**How to complete this task:** Below are records. Count every line containing the word "drop" and give the number alone.

(Given data)

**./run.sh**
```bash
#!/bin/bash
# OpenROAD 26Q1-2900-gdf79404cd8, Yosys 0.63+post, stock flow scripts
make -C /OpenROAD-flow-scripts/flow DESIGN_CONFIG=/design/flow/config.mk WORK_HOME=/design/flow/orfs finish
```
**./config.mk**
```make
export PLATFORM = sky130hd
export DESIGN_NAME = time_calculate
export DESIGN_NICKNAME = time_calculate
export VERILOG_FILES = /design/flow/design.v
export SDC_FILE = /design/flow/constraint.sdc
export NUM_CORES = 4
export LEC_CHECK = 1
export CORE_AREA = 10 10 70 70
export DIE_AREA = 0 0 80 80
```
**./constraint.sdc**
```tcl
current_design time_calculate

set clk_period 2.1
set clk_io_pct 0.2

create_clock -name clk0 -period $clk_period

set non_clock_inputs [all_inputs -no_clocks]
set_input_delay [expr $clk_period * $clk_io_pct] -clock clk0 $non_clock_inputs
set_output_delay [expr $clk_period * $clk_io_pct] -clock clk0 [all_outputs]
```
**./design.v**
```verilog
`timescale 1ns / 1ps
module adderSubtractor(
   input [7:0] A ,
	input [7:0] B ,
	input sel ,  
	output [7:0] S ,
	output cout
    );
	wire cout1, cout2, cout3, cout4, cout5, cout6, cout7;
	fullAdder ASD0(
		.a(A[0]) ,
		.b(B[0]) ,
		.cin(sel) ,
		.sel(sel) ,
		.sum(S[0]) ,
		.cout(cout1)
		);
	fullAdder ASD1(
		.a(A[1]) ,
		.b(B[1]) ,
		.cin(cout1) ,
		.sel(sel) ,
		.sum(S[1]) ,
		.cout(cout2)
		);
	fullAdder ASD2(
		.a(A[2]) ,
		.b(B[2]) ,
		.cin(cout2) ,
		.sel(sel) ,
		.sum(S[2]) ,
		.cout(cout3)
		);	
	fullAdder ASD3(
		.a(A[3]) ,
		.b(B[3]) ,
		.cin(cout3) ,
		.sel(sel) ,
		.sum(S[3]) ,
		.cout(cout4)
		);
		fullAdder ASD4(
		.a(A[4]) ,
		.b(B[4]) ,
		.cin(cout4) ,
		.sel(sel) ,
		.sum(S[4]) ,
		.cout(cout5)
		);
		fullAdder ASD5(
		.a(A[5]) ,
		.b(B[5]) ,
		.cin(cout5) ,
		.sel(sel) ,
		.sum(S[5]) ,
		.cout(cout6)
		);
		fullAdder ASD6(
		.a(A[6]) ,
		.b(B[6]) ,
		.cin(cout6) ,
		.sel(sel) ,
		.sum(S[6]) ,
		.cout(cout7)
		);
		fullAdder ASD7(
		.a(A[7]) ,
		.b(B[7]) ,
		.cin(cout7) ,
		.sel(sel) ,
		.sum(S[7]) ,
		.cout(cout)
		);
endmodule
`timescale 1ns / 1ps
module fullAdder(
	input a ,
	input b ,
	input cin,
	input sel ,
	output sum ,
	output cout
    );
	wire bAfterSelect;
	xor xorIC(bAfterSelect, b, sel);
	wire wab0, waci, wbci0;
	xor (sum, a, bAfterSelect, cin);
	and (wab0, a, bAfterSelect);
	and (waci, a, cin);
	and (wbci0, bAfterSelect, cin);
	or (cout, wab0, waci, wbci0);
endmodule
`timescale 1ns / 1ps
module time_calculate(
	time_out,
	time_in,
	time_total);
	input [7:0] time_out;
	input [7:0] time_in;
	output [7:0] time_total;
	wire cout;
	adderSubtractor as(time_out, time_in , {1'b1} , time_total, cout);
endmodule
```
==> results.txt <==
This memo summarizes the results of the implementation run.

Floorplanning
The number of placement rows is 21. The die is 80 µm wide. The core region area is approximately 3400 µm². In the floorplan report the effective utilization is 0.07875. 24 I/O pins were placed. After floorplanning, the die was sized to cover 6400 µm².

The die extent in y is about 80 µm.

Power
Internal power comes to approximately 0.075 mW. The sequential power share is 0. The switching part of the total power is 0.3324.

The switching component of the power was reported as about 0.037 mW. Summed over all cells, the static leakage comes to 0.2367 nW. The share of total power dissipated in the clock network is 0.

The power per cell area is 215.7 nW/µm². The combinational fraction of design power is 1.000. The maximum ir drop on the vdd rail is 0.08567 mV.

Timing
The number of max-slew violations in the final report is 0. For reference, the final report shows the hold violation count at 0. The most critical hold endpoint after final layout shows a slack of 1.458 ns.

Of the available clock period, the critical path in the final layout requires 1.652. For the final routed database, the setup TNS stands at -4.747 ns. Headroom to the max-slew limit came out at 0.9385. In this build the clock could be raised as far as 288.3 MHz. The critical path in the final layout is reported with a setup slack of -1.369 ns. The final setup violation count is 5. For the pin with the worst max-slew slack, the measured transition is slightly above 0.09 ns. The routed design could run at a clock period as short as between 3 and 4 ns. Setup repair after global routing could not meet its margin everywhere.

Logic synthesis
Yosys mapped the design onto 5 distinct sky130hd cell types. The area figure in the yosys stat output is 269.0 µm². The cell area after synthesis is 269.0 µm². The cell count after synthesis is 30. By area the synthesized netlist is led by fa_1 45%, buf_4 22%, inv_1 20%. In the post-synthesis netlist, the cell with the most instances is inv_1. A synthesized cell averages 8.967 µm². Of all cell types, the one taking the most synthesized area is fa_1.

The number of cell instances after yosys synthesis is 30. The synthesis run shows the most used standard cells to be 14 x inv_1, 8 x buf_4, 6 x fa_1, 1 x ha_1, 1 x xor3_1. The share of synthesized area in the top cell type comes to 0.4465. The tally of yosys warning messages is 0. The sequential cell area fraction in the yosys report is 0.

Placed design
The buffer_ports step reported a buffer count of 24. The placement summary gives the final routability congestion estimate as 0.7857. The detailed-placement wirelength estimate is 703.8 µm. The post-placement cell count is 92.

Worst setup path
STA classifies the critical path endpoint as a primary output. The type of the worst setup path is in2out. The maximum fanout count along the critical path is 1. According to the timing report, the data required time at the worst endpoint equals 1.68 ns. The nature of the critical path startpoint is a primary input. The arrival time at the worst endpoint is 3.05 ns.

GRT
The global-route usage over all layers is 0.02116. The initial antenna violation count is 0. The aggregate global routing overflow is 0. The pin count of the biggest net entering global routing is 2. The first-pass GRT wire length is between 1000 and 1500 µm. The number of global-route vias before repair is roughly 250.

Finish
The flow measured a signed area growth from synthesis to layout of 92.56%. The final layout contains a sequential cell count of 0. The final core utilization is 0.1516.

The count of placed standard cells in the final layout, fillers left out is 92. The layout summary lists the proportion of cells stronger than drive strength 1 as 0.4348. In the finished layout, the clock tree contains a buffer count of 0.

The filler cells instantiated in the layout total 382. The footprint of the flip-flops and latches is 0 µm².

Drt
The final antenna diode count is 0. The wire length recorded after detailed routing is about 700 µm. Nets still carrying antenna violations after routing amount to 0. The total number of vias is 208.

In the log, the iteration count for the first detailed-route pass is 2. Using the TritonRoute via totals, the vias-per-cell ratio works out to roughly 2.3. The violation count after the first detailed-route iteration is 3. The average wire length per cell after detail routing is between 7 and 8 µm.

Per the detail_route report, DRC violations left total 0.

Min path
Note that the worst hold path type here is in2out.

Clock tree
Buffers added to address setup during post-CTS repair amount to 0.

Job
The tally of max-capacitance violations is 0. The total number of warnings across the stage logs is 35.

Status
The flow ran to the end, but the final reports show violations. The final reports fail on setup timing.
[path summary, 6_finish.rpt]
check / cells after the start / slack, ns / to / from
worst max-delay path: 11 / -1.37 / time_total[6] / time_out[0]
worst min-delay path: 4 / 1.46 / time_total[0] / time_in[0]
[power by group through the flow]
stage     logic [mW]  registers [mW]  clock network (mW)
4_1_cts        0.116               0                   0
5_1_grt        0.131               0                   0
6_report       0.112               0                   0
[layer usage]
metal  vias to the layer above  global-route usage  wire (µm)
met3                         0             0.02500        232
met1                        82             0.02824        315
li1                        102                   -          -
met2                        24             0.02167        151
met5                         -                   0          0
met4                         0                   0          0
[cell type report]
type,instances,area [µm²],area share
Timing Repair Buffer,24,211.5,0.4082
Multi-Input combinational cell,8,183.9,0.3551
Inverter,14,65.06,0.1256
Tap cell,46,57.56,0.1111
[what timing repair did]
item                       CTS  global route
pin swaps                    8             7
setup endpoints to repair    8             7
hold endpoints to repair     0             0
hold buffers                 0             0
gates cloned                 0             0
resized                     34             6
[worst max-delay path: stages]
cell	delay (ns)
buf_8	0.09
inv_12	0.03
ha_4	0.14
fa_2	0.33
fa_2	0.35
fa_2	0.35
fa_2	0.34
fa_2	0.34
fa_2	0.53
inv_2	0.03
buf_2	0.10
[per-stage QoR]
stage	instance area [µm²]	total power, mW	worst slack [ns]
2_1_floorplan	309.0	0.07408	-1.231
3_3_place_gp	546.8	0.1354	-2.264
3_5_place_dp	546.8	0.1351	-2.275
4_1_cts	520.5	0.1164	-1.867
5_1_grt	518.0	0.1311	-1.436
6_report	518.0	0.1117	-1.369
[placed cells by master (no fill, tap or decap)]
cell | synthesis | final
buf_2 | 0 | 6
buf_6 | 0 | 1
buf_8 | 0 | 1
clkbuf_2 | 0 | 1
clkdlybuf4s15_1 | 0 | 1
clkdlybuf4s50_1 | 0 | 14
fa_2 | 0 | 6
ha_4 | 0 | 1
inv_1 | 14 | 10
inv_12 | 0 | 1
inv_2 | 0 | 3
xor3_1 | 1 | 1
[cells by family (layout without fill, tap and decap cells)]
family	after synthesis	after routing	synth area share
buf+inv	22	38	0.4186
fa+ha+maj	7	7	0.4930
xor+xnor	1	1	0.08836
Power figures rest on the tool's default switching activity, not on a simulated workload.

(End Given data)
(Given data)

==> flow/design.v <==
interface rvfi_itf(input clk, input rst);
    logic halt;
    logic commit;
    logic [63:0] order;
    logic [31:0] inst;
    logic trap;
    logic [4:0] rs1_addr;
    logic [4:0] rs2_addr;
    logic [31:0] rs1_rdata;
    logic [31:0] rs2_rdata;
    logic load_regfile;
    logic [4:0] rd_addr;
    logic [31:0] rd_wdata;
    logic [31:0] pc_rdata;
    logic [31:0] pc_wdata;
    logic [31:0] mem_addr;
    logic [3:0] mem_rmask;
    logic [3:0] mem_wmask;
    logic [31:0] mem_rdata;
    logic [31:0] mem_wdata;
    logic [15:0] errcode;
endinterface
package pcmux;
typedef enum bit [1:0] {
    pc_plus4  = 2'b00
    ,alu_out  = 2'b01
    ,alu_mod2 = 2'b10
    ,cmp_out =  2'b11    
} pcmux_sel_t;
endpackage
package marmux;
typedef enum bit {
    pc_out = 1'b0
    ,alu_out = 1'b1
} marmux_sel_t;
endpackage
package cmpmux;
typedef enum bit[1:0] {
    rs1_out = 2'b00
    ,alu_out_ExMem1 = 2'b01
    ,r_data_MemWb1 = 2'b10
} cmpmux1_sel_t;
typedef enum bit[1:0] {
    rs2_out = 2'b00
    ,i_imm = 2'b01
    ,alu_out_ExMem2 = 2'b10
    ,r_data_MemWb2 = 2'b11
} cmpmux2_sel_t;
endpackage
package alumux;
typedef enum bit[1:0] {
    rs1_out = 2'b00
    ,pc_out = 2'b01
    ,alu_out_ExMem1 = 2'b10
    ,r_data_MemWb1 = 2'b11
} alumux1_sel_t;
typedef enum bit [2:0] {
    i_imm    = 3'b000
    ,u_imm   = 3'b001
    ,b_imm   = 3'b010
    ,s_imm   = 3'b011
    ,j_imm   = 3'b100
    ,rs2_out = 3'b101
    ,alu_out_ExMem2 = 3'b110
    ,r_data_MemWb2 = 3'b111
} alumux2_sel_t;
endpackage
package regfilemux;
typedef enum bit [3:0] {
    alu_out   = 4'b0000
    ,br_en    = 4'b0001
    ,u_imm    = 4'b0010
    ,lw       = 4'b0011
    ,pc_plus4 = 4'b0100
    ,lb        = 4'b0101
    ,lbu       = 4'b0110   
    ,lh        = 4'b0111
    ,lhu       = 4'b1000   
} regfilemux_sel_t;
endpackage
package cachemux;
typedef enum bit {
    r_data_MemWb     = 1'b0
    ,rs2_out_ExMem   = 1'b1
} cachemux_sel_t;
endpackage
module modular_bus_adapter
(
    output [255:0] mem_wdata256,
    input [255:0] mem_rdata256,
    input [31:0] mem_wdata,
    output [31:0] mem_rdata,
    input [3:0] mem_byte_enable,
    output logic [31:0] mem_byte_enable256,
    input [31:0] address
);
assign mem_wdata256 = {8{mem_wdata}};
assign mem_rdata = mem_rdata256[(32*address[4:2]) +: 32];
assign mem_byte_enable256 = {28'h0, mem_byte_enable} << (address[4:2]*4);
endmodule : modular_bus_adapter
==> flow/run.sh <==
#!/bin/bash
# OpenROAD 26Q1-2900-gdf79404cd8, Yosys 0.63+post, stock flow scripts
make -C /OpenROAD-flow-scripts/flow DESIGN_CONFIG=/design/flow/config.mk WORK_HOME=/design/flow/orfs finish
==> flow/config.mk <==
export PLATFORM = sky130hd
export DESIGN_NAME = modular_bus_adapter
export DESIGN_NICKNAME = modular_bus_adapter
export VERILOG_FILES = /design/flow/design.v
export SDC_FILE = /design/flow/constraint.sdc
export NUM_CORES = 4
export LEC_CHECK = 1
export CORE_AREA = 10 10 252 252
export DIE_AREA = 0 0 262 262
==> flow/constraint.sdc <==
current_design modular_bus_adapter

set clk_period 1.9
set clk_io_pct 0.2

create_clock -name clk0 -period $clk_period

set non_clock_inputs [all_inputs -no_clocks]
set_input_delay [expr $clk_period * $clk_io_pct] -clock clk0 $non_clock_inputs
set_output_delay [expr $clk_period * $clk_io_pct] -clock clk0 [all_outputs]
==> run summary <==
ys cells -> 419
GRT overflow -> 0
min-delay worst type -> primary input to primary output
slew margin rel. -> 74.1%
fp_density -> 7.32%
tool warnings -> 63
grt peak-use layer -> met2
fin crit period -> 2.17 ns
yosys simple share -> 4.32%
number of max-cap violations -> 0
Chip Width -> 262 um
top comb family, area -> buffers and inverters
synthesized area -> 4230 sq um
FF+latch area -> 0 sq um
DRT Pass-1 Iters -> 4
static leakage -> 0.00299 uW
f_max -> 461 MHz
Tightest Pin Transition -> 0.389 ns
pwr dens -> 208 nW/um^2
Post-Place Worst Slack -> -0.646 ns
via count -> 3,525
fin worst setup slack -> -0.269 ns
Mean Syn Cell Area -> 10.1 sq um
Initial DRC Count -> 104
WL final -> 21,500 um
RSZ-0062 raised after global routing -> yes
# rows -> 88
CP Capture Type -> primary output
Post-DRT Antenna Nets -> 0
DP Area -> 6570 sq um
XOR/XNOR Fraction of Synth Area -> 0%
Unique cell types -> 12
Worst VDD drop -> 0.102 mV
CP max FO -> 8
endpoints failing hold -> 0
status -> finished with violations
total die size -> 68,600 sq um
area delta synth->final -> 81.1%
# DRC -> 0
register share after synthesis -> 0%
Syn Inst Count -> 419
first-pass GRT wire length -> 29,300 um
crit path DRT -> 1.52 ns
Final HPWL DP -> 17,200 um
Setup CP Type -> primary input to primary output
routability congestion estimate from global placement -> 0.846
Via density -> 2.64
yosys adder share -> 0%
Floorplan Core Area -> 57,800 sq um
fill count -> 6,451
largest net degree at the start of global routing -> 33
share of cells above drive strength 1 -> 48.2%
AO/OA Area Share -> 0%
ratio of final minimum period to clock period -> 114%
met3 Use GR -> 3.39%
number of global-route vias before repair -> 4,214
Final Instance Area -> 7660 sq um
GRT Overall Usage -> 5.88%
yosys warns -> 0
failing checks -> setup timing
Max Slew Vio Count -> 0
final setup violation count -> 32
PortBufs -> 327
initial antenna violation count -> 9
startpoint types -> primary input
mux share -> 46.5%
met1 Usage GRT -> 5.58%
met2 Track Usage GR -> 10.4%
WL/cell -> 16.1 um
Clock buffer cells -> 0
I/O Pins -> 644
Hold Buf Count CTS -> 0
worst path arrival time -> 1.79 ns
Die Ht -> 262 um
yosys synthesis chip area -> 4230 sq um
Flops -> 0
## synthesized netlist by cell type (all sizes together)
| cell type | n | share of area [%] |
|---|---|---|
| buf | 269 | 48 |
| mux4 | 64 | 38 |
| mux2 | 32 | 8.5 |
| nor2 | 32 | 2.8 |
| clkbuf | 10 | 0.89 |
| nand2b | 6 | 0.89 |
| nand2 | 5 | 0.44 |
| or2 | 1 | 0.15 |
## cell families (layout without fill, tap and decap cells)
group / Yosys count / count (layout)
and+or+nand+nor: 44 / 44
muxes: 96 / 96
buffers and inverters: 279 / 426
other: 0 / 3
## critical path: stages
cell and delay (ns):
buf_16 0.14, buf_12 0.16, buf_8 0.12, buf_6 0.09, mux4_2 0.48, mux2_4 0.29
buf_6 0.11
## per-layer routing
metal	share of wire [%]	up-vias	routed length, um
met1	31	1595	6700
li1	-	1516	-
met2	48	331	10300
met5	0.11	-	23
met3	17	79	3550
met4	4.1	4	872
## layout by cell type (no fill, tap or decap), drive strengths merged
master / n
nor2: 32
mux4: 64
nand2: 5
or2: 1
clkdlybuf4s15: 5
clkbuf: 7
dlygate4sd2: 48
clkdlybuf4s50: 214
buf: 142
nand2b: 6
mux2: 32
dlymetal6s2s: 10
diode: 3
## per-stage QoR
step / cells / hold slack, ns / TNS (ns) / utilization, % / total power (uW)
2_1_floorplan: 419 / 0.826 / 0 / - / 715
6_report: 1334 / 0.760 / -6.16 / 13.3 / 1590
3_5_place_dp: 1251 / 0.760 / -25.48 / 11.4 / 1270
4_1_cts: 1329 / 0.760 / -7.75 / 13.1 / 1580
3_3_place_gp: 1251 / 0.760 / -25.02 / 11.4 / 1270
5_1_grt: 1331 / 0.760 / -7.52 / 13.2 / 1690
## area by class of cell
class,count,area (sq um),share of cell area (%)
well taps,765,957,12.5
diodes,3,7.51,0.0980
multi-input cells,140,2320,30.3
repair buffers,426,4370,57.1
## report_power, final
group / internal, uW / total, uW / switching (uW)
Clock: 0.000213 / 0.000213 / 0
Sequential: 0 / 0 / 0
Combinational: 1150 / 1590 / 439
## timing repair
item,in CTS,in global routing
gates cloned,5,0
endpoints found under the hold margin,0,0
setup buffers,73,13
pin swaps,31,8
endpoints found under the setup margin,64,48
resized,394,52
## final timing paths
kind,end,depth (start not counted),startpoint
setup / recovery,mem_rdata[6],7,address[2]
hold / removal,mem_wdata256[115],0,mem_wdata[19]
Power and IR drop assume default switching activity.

(End Given data)

**Output for this task:** 3